- Born: Sulaiman Faruq February 25, 1962 (age 64) Ilorin, Kwara State
- Other name: Al-Miskeen Billahi
- Citizenship: Nigeria
- Children: 6 Children
- Family: Onikijipa Family
- Honours: Order of the Niger (OON)

= Sulaiman Faruq Onikijipa =

Nigerian mufti (born 1962)

Sulaiman Faruq Onikijipa (Al-Miskeen Bilahi) is the current Grand mufti of Ilorin Emirate and the Proprietor of Markaz Al-Amani Li-Tahliimil Arabiy Wal Islamiy School, Lagos.

== Early life and education ==
He was born on February 25, 1962 to the Onikijipa family in Omoda, Ilorin West Local Government of Kwara State by Sheikh Umar Faruq, the son of Sheikh Abdullah Onikijipa and Alhaja Aminat Faruq, the daughter of Fadilat Sheikh Sa’adullahi, an Imam of the ancient Okekere Mosque in Oke-Male, Ilorin.

Sulaiman Faruq began his formal education in 1969 at Alore Primary School, Oke-Apomu, Ilorin where he received his First School Leaving Certificate in 1974.

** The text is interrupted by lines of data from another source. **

===== config.mk =====
export PLATFORM = sky130hd
export DESIGN_NAME = v_wb_arbiter
export DESIGN_NICKNAME = d
export VERILOG_FILES = /design/src/rtl/v_wb_arbiter.sv
export SDC_FILE = /design/constraint.sdc
export NUM_CORES = 2
export LEC_CHECK = 0
export CAP_MARGIN = 20
export CORE_AREA = 2 2 543 545
export CTS_CLUSTER_DIAMETER = 60
export DETAILED_ROUTE_END_ITERATION = 8
export DIE_AREA = 0 0 545 547
export HOLD_SLACK_MARGIN = 0.05
export SETUP_SLACK_MARGIN = 0.1
export SYNTH_ARGS = -nofsm -noshare
export SYNTH_HDL_FRONTEND = slang
export SYNTH_SLANG_ARGS = --single-unit

===== constraint.sdc =====
create_clock -name clk -period 3.9 [get_ports clk]
set_clock_uncertainty 0.15 [all_clocks]
set_input_delay 0.39 -clock clk [delete_from_list [all_inputs] [get_ports clk]]
set_output_delay 0.39 -clock clk [all_outputs]
set_load 0.01 [all_outputs]

===== src/rtl/v_wb_arbiter.sv =====
// Vector writeback arbiter: round-robin between ALU register-group writebacks
// and load-unit element writebacks, registered regfile write stage, and a
// pending-write scoreboard with combinational hazard query.
module v_wb_arbiter #(
  parameter int V_REGS = 32,
  parameter int DW     = 128
) (
  input  logic              clk,
  input  logic              nrst,
  // ALU writeback
  input  logic              alu_valid,
  output logic              alu_ready,
  input  logic [4:0]        alu_vd,
  input  logic [2:0]        alu_lmul,
  input  logic [DW-1:0]     alu_data_a,
  input  logic [DW-1:0]     alu_data_b,
  input  logic [DW-1:0]     alu_data_c,
  input  logic [DW-1:0]     alu_data_d,
  // Load-unit element writeback
  input  logic              lsu_valid,
  output logic              lsu_ready,
  input  logic [4:0]        lsu_vd,
  input  logic [4:0]        lsu_el_idx,
  input  logic [DW-1:0]     lsu_data,
  input  logic              lsu_last,
  // Issue marks destination group pending
  input  logic              iss_valid,
  input  logic [4:0]        iss_vd,
  input  logic [2:0]        iss_lmul,
  // Hazard query
  input  logic [4:0]        q_vs1,
  input  logic [4:0]        q_vs2,
  input  logic [2:0]        q_lmul,
  output logic              hazard,
  output logic [V_REGS-1:0] pending,
  // Regfile register port
  output logic              rf_reg_wr_en,
  output logic [4:0]        rf_reg_wr_addr,
  output logic [2:0]        rf_lmul,
  output logic [DW-1:0]     rf_reg_wr_data1,
  output logic [DW-1:0]     rf_reg_wr_data2,
  output logic [DW-1:0]     rf_reg_wr_data3,
  output logic [DW-1:0]     rf_reg_wr_data4,
  // Regfile element port
  output logic              rf_el_wr_en,
  output logic [4:0]        rf_el_reg_wr_addr,
  output logic [4:0]        rf_el_wr_addr,
  output logic [DW-1:0]     rf_el_wr_data
);

  typedef enum logic {
    GRANT_ALU = 1'b0,
    GRANT_LSU = 1'b1
  } grant_e;

  grant_e            last_grant;
  logic              out_last;
  logic              alu_acc;
  logic              lsu_acc;
  logic [V_REGS-1:0] clr_mask;
  logic [V_REGS-1:0] set_mask;

  // Registers vd .. vd+n-1 for group size n; bits shifted past the top drop out.
  function automatic logic [V_REGS-1:0] group_mask(input logic [4:0] vd,
                                                    input logic [2:0] lmul);
    logic [V_REGS-1:0] m;
    int unsigned       n;
    m = '0;
    case (lmul)
      3'd1:    n = 2;
      3'd2:    n = 4;
      default: n = 1;
    endcase
    for (int unsigned i = 0; i < 4; i++) begin
      if (i < n) m = m | (V_REGS'(1) << (32'(vd) + i));
    end
    return m;
  endfunction

  // Round-robin grant; nothing is granted while reset is asserted.
  always_comb begin
    alu_ready = 1'b0;
    lsu_ready = 1'b0;
    if (nrst) begin
      if (alu_valid && lsu_valid) begin
        if (last_grant == GRANT_LSU) alu_ready = 1'b1;
        else                         lsu_ready = 1'b1;
      end else begin
        alu_ready = alu_valid;
        lsu_ready = lsu_valid;
      end
    end
  end

  assign alu_acc = alu_valid & alu_ready;
  assign lsu_acc = lsu_valid & lsu_ready;

  // Remember the most recent winner for the next contest.
  always_ff @(posedge clk) begin
    if (!nrst)        last_grant <= GRANT_LSU;
    else if (alu_acc) last_grant <= GRANT_ALU;
    else if (lsu_acc) last_grant <= GRANT_LSU;
  end

  // Registered regfile write stage; payload fields hold when idle.
  always_ff @(posedge clk) begin
    if (!nrst) begin
      rf_reg_wr_en      <= 1'b0;
      rf_reg_wr_addr    <= '0;
      rf_lmul           <= '0;
      rf_reg_wr_data1   <= '0;
      rf_reg_wr_data2   <= '0;
      rf_reg_wr_data3   <= '0;
      rf_reg_wr_data4   <= '0;
      rf_el_wr_en       <= 1'b0;
      rf_el_reg_wr_addr <= '0;
      rf_el_wr_addr     <= '0;
      rf_el_wr_data     <= '0;
      out_last          <= 1'b0;
    end else begin
      rf_reg_wr_en <= alu_acc;
      rf_el_wr_en  <= lsu_acc;
      if (alu_acc) begin
        rf_reg_wr_addr  <= alu_vd;
        rf_lmul         <= alu_lmul;
        rf_reg_wr_data1 <= alu_data_a;
        rf_reg_wr_data2 <= alu_data_b;
        rf_reg_wr_data3 <= alu_data_c;
        rf_reg_wr_data4 <= alu_data_d;
      end
      if (lsu_acc) begin
        rf_el_reg_wr_addr <= lsu_vd;
        rf_el_wr_addr     <= lsu_el_idx;
        rf_el_wr_data     <= lsu_data;
        out_last          <= lsu_last;
      end
    end
  end

  // Scoreboard update masks: clears come from the write currently in the output stage.
  always_comb begin
    clr_mask = '0;
    set_mask = '0;
    if (rf_reg_wr_en)            clr_mask = clr_mask | group_mask(rf_reg_wr_addr, rf_lmul);
    if (rf_el_wr_en && out_last) clr_mask = clr_mask | (V_REGS'(1) << rf_el_reg_wr_addr);
    if (iss_valid)               set_mask = group_mask(iss_vd, iss_lmul);
  end

  // Pending scoreboard; a same-cycle set overrides a clear.
  always_ff @(posedge clk) begin
    if (!nrst) pending <= '0;
    else       pending <= (pending & ~clr_mask) | set_mask;
  end

  // Read-after-write hazard against either source group.
  always_comb begin
    hazard = |(pending & (group_mask(q_vs1, q_lmul) | group_mask(q_vs2, q_lmul)));
  end

endmodule


## Word-level counts from Yosys, hierarchy flattened

Index checks and enable logic that the tools add are counted.

| word-level totals | value |
|---|---|
| register bits after elaboration | 694 |
| input port bits | 685 |
| word-level logic and storage cells | 123 |

| operators by class | value |
|---|---|
| add/subtract/negate cells | 12 |
| magnitude comparators | 12 |
| equal/unequal tests | 6 |
| shift operators | 17 |
| muxes and demuxes | 38 |
| bitwise logic cells | 20 |
| reductions and logical operators | 4 |

Operators by type and width:

| operator | number |
|---|---|
| 32-bit two-way mux | 27 |
| 32-bit OR | 15 |
| 1-bit by 6-bit left shift with 32-bit output (first input constant) | 12 |
| 1-bit by 32-bit < comparator with 1-bit output (first input constant) | 6 |
| 2-bit by 32-bit < comparator with 1-bit output (first input constant) | 6 |
| 1-bit by 5-bit left shift with 32-bit output (first input constant) | 5 |
| 32-bit AND | 2 |
| 5-bit by 2-bit adder with 6-bit output (second input constant) | 8 |
| 32-bit NOT | 1 |
| 32-bit OR reduction | 1 |
| 5-bit by 1-bit adder with 6-bit output (second input constant) | 4 |
| 3-bit case mux with 2 select lines | 3 |
| 3-bit by 1-bit equality test with 1-bit output (second input constant) | 3 |
| 3-bit by 2-bit equality test with 1-bit output (second input constant) | 3 |
| 1-bit two-way mux | 8 |
| 1-bit AND | 2 |
| 1-bit logical AND | 2 |
| 2-bit nonzero test | 1 |

## Depth between registers and ports, before layout

| logic depth | value |
|---|---|
| depth after elaboration | 20 |
| gate-level depth with buffers | 13 |
| gate-level depth less buffers | 10 |

## Least setup slack after synthesis

No wires, ideal clock.

| timing | value |
|---|---|
| path kind | input-to-output |
| start point | in q_vs1[1] |
| end point | out hazard |
| arrival time | 2.992 ns |
| required time | 3.360 ns |
| slack | 0.368 ns |
| stages | 12 |
| buffers on the path | 2 |
| path through | clkbuf_1 buf_2 inv_1 ha_1 a211o_4 o2111ai_2 nor3_1 or4_1 a222oi_1 o211ai_1 nor4_1 nand4_1 |

| between the ends | value |
|---|---|
| longest elaborated chain between the ends | 11 |

Ends and longest elaborated chain:

| what | line | text |
|---|---|---|
| from (decl) | 31 | `input logic [4:0] q_vs1,` |
| 5-bit by 1-bit adder with 6-bit output / 1-bit by 5-bit left shift with 32-bit output (equally long branches) | 75 | `if (i < n) m = m \| (V_REGS'(1) << (32'(vd) + i));` |
| 1-bit by 6-bit left shift with 32-bit output / 32-bit two-way mux (equally long branches) | 75 |  |
| 32-bit OR | 75 |  |
| 32-bit two-way mux | 75 |  |
| 32-bit OR | 75 |  |
| 32-bit two-way mux | 75 |  |
| 32-bit OR | 75 |  |
| 32-bit two-way mux * | 75 |  |
| 32-bit OR * | 157 | `hazard = \|(pending & (group_mask(q_vs1, q_lmul) \| group_mask(q_vs2, q_lmul)));` |
| 32-bit AND * | 157 |  |
| 32-bit OR reduction * | 157 |  |
| to (decl) | 34 | `output logic hazard,` |

Every way passes the cells marked *; elsewhere a longest branch is shown, timed or not.

## Worst setup path after layout

| timing | value |
|---|---|
| start point | in q_vs2[4] |
| end point | out hazard |

| between the ends | value |
|---|---|
| longest elaborated chain between the ends | 11 |

Ends and longest elaborated chain:

| what | line | text |
|---|---|---|
| from (decl) | 32 | `input logic [4:0] q_vs2,` |
| 5-bit by 1-bit adder with 6-bit output / 1-bit by 5-bit left shift with 32-bit output (equally long branches) | 75 |  |
| 1-bit by 6-bit left shift with 32-bit output / 32-bit two-way mux (equally long branches) | 75 |  |
| 32-bit OR | 75 |  |
| 32-bit two-way mux | 75 |  |
| 32-bit OR | 75 |  |
| 32-bit two-way mux | 75 |  |
| 32-bit OR | 75 |  |
| 32-bit two-way mux * | 75 |  |
| 32-bit OR * | 157 |  |
| 32-bit AND * | 157 |  |
| 32-bit OR reduction * | 157 |  |

Marks and branches as above.

==> out/qor.csv <==
metric,value,unit
Mapped Cells,3973,
CORE AREA,0.293,mm²
Slew headroom,31.3,%
Starting Density,10.1,%
Root Driver,clkbuf_16,
Port Buf Inserts,1379,
Final Slew Violations,0,
Final ANT Viol Nets,0,
"CTS clk-pin slew, worst paths",60,ps
Min Hold Slack,99.3,ps
Die X,545,µm
power density cells,400,mW/mm²
status,"finished, violations left",
CTS tree,built,
Mapped Nets,4670,
RSZ-0062 raised after global routing,true,
share of layout cells above drive strength 1,9.71,%
post-synth cell types,81,
CP Data Arrival Time,3600,ps
CTS Buf Count,119,
PnR worst setup slack,-241,ps
Die Ht,547,µm
crit-path max FO,9,
gr usage total,20.1,%
clk buf depth,4,
detailed placer's ending HPWL,263000,µm
post-synthesis average cell area,7.45,µm²
I/O pins,1380,
max-cap violation count,0,
"leading cell type in the layout, fill and taps excluded",nand2_1,
Core Rows,199,
Residual DRC,0,
Syn Std Cell Area,0.0296,mm²
Max IR drop VDD,0.350,mV
routed vias/inst,3.85,
DR WL/cell,30.8,µm
failing checks,negative setup slack,
largest net degree at the start of global routing,172,
die area,0.298,mm²
"Primary FF master, synth",dfxtp_1,
first-pass GRT wire length,396000,µm
DR iter-0 viols,3585,
# setup viols final,1,
Synth warnings,0,
vias in the first global route,38800,
"commonest cells after routing, fill and taps aside","nand2_1, clkdlybuf4s50_1, dfxtp_1, dlygate4sd3_1, nand3_1",
total number of vias,39300,
DRT Pass-1 Iters,8,
crit path time final,4140,ps
Max Clock Freq,241,MHz
P_leak,24.2,nW
Total Neg Setup Slack,-241,ps
"Hold Vio Cnt, Final",0,
antenna violations before repair,88,
crit end category,primary output,
ys async rst share,0,%
Yosys reg bits,694,
Hold Path Class,primary input to flop,
grt ovf,0,
# H-tree levels,3,
Post-synth EDFFs,0,
Sink Count,694,
sequential area share after synthesis,46.9,%
GP Congestion,0.946,
post-route total power,24.4,mW
Total Wirelength,314000,µm
startpoint type of the worst setup path,primary input,
final-stage net count,6867,
worst slew pin tran,1030,ps
clk_lat worst skew,860,ps
Final period util,106,%
worst setup path category,primary input to primary output,
Synth-to-Final Area Change,106,%
Worst Path Required,3360,ps
-- final timing paths --
check / endpoint / slack (ps) / depth (start not counted) / start
max: hazard / -240 / 15 / q_vs2[4]
min: rf_reg_wr_data2[65]$_SDFFE_PN0P_ / 100 / 3 / alu_data_b[65]
min reg2reg: rf_reg_wr_data2[61]$_SDFFE_PN0P_ / 300 / 2 / rf_reg_wr_data2[61]$_SDFFE_PN0P_
max reg2reg: pending[2]$_SDFF_PN0_ / 540 / 10 / rf_reg_wr_addr[1]$_SDFFE_PN0P_
-- synth_stat cells, drive strengths merged, types with 4 or more instances --
library cell  instances  area, µm²
o41ai                11       96.3
nor2b                49        307
o32ai                17        149
nand2              1437       5400
a222oi               22        220
buf                  53        243
o31ai                14        105
o22ai                33        206
o21a                 22        165
xor2                  8       70.1
o211ai               16        125
a21oi                73        369
a32oi                15        131
and2                 15       93.8
nor3b                 6       45.0
nand3b                8       60.1
dfxtp               694      13900
a22o                  4       35.0
and3                 11       68.8
o221ai               44        385
mux2i                 7       70.1
o21ai               210       1050
a21o                 14        105
a21boi               13        101
xnor2                12        105
or3                   8       50.1
clkbuf              277       1040
o2111ai               6       58.8
a311oi                5       43.8
or3b                 12        105
nand4b                4       35.0
inv                  24       90.1
or2                  12       75.1
nand3               538       2690
nand2b               25        156
a31oi                18        119
nor4                 11       68.8
nor2                 72        270
a22oi                55        413
ha                   12        150
nor3                 29        145
nand4                15       93.8
-- layer usage --
metal	track usage [%]	vias to the layer above	wire length, µm
met1	23.7	18900	125000
li1	-	18000	-
met2	30.3	1973	132000
met4	4.75	30	8090
met3	12.7	370	48000
met5	1.15	-	651
-- stage by stage --
| step | setup WS (ps) | util, % | cells | area, µm² |
|---|---|---|---|---|
| detailed placement | -1340 | 17.0 | 9267 | 49800 |
| floorplan | 368 | - | 3973 | 29600 |
| finish | -241 | 20.9 | 10200 | 61100 |
| global placement | -1480 | 17.0 | 9267 | 49800 |
| CTS | -299 | 20.8 | 10200 | 60800 |
| global route | -277 | 20.9 | 10200 | 61100 |
-- logic make-up (layout without fill, tap and decap cells) --
group,Yosys count,count (layout),share of synthesized area (%)
xor gates and xnor gates,20,20,0.592
AOI/OAI and AO/OA,619,619,14.0
adders and majority gates,12,12,0.507
other,0,29,0
and+or+nand+nor,2266,2266,33.1
muxes,8,8,0.275
buffers and inverters,354,2645,4.64
DFF,694,694,46.9
-- registers in the layout (all words and copies together), names as in the netlist --
register	count
rf_el_wr_addr	5
rf_el_wr_data	128
rf_reg_wr_en	1
rf_reg_wr_data1	128
rf_reg_wr_data2	128
rf_reg_wr_data4	128
pending	32
rf_el_wr_en	1
rf_reg_wr_addr	5
rf_lmul	3
last_grant	1
out_last	1
rf_reg_wr_data3	128
rf_el_reg_wr_addr	5
-- power by group --
group | internal (mW) | switching (mW) | leakage, nW
Combinational | 2.51 | 3.24 | 16.5
Sequential | 7.61 | 0.332 | 5.72
Clock | 6.38 | 4.37 | 1.93
-- critical path, stage by stage --
cell,delay (ps)
clkdlybuf4s50_1,470
buf_6,140
and4b_1,250
buf_4,150
a22oi_2,180
buf_4,180
nor2_1,50
o41ai_2,440
buf_4,180
nand4_1,120
o21ai_0,230
and3_1,210
nand4_1,260
buf_4,240
buf_6,110
-- timing repair --
item / CTS / global route
pin swaps: 9 / 18
gates resized for setup: 37 / 40
hold buffers: 690 / 0
buffers inserted: 3 / 5
gates cloned: 0 / 3
endpoints found under the hold margin: 635 / 0
endpoints found under the setup margin: 1 / 1
-- area by class of cell --
cell class / count / area [µm²]
inverters: 24 / 97.6
well taps: 3919 / 4900
fillers: 32400 / 231000
clock inverters: 58 / 627
repair buffers: 2406 / 23600
flip-flops and latches: 694 / 13900
clock buffers: 157 / 3330
multi-input cells: 2925 / 14600
diodes: 29 / 72.6
(Power assumes the default switching activity.)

He began his Arabic and Islamic studies under the mentorship and guidance of his father where he was taught the recitation of the holy Qur'an and later joined the Advanced Quranic school at Ataragba Compound, Agbaji in Ilorin between 1974 and 1979. In 1979, Sulaiman Faruq furthered his Arabic and Islamic education at Darul-ulum Arabic and Islamic school, Ilorin and obtained his first certificate in Arabic and Islamic education in 1983. He subsequently proceeded to the Arabic and Islamic Training Centre (Markaz), Agege, which was established by his mentor, Sheikh Adam Abdullahi Al-Ilory and completed his Senior Secondary education at the institution in 1986. He further enrolled at the Institute of Religious and Behavioural Education, Lagos, in 1998. He graduated with a Diploma and higher Diploma in Islamic Religious Studies in 2000 and 2002 respectively.

He has a Doctorate certificate in human Services at Columbus worldwide college, Neutron, England in 2005. He was later granted a Doctorate Fellowship at the foundation of Religious and Behavioral Education, Lagos, Nigeria, and a Bachelor Degree in Islamic Studies from Pebble University, Australia in 2007.

== Career and Achievement ==
Sulaiman Faruq Onikijipa was appointed as the 4th Grand Mufti of Ilorin Emirate by the Emir of Ilorin Emirate, his royal Highness, Sheikh Alhaji Ibrahim Sulu Gambari (GCFR) on December 16, 2021.

In 2022, he was honoured the National title of the Order of the Niger (OON) by late President Muhammadu Buhari, GCFR

== Family ==
He is happily married and blessed with 6 children.